(Problem to solve) How do the lines below between the ones holding "Testbench counts of branch fjord, summed" and "with both steps.", inclusive, read? Give them again exactly, with no other lines.

****************************************

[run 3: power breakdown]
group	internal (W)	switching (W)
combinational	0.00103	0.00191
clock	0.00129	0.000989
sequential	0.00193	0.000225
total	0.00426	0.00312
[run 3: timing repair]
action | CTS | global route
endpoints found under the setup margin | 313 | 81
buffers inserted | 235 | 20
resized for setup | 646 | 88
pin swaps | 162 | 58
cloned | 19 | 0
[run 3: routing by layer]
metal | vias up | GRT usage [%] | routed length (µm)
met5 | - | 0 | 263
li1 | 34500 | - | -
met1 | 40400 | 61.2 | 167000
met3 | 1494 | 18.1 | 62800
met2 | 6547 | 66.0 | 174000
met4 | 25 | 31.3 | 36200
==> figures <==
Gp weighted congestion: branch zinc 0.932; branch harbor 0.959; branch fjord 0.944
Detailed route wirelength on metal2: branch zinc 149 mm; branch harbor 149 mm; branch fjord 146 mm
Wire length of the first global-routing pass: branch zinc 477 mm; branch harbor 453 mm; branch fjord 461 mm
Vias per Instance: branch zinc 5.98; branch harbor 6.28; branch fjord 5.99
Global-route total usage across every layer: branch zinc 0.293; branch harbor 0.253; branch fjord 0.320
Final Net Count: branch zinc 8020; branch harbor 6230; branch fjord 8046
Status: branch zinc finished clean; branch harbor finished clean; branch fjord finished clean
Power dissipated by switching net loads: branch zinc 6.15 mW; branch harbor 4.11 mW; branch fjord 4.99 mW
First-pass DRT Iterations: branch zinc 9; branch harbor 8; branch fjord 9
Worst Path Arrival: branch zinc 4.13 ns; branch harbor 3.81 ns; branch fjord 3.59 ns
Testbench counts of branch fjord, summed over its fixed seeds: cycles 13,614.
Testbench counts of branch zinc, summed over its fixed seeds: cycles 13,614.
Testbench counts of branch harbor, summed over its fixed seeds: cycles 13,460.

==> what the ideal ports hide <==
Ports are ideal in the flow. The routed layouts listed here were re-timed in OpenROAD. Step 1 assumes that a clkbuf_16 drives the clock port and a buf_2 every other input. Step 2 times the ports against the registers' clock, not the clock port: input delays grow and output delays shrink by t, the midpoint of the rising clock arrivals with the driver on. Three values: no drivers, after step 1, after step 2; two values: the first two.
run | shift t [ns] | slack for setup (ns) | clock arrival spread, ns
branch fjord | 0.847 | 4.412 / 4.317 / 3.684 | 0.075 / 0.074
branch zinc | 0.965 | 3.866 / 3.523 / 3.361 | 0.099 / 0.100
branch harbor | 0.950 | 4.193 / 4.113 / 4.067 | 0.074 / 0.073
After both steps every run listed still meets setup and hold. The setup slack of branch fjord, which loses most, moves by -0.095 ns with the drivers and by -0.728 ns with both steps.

****************************************

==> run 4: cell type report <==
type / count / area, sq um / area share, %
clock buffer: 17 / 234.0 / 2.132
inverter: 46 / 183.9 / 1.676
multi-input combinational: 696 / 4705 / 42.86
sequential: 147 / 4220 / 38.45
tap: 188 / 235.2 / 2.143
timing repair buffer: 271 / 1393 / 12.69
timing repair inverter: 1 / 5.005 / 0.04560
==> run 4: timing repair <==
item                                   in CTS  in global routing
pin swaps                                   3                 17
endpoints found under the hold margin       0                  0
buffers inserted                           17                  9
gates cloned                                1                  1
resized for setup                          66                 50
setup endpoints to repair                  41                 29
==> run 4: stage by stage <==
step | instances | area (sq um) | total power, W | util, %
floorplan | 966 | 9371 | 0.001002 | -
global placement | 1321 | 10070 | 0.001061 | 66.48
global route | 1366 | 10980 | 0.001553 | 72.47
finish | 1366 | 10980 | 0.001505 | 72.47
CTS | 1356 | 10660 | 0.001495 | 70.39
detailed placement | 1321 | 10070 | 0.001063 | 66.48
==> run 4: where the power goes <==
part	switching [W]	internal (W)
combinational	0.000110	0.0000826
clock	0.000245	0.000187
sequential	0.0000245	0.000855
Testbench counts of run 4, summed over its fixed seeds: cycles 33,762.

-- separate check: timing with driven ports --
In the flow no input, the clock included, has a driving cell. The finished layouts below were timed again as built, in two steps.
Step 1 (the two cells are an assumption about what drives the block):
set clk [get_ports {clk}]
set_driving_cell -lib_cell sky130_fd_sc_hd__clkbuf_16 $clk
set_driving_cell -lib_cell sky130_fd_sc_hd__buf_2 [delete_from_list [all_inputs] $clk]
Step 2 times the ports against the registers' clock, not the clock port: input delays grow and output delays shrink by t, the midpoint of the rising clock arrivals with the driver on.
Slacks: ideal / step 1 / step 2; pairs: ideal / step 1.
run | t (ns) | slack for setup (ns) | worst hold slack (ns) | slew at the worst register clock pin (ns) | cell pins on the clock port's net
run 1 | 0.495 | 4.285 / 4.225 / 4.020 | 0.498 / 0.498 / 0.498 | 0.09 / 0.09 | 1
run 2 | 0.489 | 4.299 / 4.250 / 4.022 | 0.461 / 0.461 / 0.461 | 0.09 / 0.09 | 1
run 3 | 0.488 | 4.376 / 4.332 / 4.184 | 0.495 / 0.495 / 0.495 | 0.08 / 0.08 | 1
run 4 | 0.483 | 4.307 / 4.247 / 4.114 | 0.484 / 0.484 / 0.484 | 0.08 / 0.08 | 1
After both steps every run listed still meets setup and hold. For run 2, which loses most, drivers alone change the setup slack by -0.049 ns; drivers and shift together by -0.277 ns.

****************************************

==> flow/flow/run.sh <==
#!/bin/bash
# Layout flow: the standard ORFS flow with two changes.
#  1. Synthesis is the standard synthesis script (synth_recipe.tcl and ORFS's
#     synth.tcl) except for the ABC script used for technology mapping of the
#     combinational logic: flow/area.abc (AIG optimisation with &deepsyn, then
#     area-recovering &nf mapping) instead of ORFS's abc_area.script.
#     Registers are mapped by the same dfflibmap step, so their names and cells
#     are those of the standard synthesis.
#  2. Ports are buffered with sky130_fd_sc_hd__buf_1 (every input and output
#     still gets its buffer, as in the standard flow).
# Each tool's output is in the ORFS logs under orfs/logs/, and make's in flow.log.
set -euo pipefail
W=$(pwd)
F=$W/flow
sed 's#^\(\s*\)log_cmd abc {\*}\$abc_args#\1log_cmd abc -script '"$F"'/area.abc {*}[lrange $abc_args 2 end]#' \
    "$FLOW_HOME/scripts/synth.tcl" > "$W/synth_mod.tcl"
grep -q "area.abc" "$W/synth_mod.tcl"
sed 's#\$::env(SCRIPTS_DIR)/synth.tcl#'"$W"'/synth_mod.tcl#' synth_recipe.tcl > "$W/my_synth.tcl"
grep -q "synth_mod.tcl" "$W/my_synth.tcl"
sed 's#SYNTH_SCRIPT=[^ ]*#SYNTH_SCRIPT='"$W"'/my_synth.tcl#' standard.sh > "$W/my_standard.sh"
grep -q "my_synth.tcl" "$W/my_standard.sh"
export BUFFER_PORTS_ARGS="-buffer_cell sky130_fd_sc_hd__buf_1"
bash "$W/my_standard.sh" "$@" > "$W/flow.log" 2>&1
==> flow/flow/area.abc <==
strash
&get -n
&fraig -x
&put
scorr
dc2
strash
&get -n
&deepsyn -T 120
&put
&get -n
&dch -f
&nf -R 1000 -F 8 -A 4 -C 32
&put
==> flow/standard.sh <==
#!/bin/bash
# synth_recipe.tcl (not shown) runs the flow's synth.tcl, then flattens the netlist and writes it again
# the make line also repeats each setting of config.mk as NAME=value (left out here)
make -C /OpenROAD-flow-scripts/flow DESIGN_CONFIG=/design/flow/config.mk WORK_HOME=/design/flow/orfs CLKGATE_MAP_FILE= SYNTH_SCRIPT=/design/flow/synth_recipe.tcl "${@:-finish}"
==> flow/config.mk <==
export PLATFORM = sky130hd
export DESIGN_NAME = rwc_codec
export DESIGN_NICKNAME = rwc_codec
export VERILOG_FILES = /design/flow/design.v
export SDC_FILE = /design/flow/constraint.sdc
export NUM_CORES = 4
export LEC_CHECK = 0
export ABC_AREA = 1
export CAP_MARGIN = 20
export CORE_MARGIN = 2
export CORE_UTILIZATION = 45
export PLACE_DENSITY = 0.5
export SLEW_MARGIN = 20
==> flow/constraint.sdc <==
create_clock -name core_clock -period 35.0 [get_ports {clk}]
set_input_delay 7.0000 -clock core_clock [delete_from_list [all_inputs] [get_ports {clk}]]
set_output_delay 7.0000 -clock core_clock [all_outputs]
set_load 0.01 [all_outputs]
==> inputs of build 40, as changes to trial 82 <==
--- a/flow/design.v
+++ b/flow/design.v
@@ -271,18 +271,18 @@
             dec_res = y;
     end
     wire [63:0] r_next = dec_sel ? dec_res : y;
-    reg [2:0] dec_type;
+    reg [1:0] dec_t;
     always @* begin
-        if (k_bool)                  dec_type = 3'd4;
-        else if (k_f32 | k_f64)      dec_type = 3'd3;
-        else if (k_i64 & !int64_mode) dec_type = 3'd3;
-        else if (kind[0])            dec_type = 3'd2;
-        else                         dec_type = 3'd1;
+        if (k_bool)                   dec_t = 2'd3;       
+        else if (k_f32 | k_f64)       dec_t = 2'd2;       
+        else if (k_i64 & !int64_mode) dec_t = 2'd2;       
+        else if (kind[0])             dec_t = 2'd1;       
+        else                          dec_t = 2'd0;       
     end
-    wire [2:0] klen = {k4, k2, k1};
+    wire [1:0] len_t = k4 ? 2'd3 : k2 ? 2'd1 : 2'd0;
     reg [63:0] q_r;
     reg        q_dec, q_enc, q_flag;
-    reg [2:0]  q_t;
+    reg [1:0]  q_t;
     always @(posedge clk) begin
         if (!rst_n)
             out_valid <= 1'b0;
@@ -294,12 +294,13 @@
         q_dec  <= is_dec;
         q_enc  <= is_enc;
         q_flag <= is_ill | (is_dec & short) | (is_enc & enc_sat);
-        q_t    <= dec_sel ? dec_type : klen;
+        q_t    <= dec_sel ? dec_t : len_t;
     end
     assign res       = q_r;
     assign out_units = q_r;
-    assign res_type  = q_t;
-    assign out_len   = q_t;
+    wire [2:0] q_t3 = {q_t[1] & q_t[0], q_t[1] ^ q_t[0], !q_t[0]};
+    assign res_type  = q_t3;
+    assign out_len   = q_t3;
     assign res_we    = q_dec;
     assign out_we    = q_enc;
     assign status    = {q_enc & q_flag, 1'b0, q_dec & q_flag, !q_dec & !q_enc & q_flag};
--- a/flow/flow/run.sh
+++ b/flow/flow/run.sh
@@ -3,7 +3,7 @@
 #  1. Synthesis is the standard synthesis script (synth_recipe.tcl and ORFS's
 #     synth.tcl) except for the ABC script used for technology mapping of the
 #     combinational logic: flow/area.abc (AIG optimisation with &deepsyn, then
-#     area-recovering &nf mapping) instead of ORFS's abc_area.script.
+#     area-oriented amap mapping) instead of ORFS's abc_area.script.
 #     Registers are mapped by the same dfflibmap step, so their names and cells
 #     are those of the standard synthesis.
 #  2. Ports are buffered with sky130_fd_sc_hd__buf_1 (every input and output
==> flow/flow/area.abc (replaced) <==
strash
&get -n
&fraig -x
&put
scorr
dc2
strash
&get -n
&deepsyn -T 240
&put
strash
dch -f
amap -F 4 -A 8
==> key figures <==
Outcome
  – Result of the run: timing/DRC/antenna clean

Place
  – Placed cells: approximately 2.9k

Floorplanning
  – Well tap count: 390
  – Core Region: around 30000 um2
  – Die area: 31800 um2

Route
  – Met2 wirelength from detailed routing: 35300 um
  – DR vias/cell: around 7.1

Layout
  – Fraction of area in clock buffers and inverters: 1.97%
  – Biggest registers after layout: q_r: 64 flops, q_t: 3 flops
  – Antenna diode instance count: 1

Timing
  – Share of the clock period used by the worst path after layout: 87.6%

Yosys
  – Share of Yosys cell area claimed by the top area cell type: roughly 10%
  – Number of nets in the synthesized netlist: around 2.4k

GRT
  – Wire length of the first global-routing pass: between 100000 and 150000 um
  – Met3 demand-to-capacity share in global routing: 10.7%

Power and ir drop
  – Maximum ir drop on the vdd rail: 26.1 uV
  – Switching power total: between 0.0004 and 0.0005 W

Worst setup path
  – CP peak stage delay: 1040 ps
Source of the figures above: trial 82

****************************************

(Solution to this exercise)
Testbench counts of branch fjord, summed over its fixed seeds: cycles 13,614.
Testbench counts of branch zinc, summed over its fixed seeds: cycles 13,614.
Testbench counts of branch harbor, summed over its fixed seeds: cycles 13,460.

==> what the ideal ports hide <==
Ports are ideal in the flow. The routed layouts listed here were re-timed in OpenROAD. Step 1 assumes that a clkbuf_16 drives the clock port and a buf_2 every other input. Step 2 times the ports against the registers' clock, not the clock port: input delays grow and output delays shrink by t, the midpoint of the rising clock arrivals with the driver on. Three values: no drivers, after step 1, after step 2; two values: the first two.
run | shift t [ns] | slack for setup (ns) | clock arrival spread, ns
branch fjord | 0.847 | 4.412 / 4.317 / 3.684 | 0.075 / 0.074
branch zinc | 0.965 | 3.866 / 3.523 / 3.361 | 0.099 / 0.100
branch harbor | 0.950 | 4.193 / 4.113 / 4.067 | 0.074 / 0.073
After both steps every run listed still meets setup and hold. The setup slack of branch fjord, which loses most, moves by -0.095 ns with the drivers and by -0.728 ns with both steps.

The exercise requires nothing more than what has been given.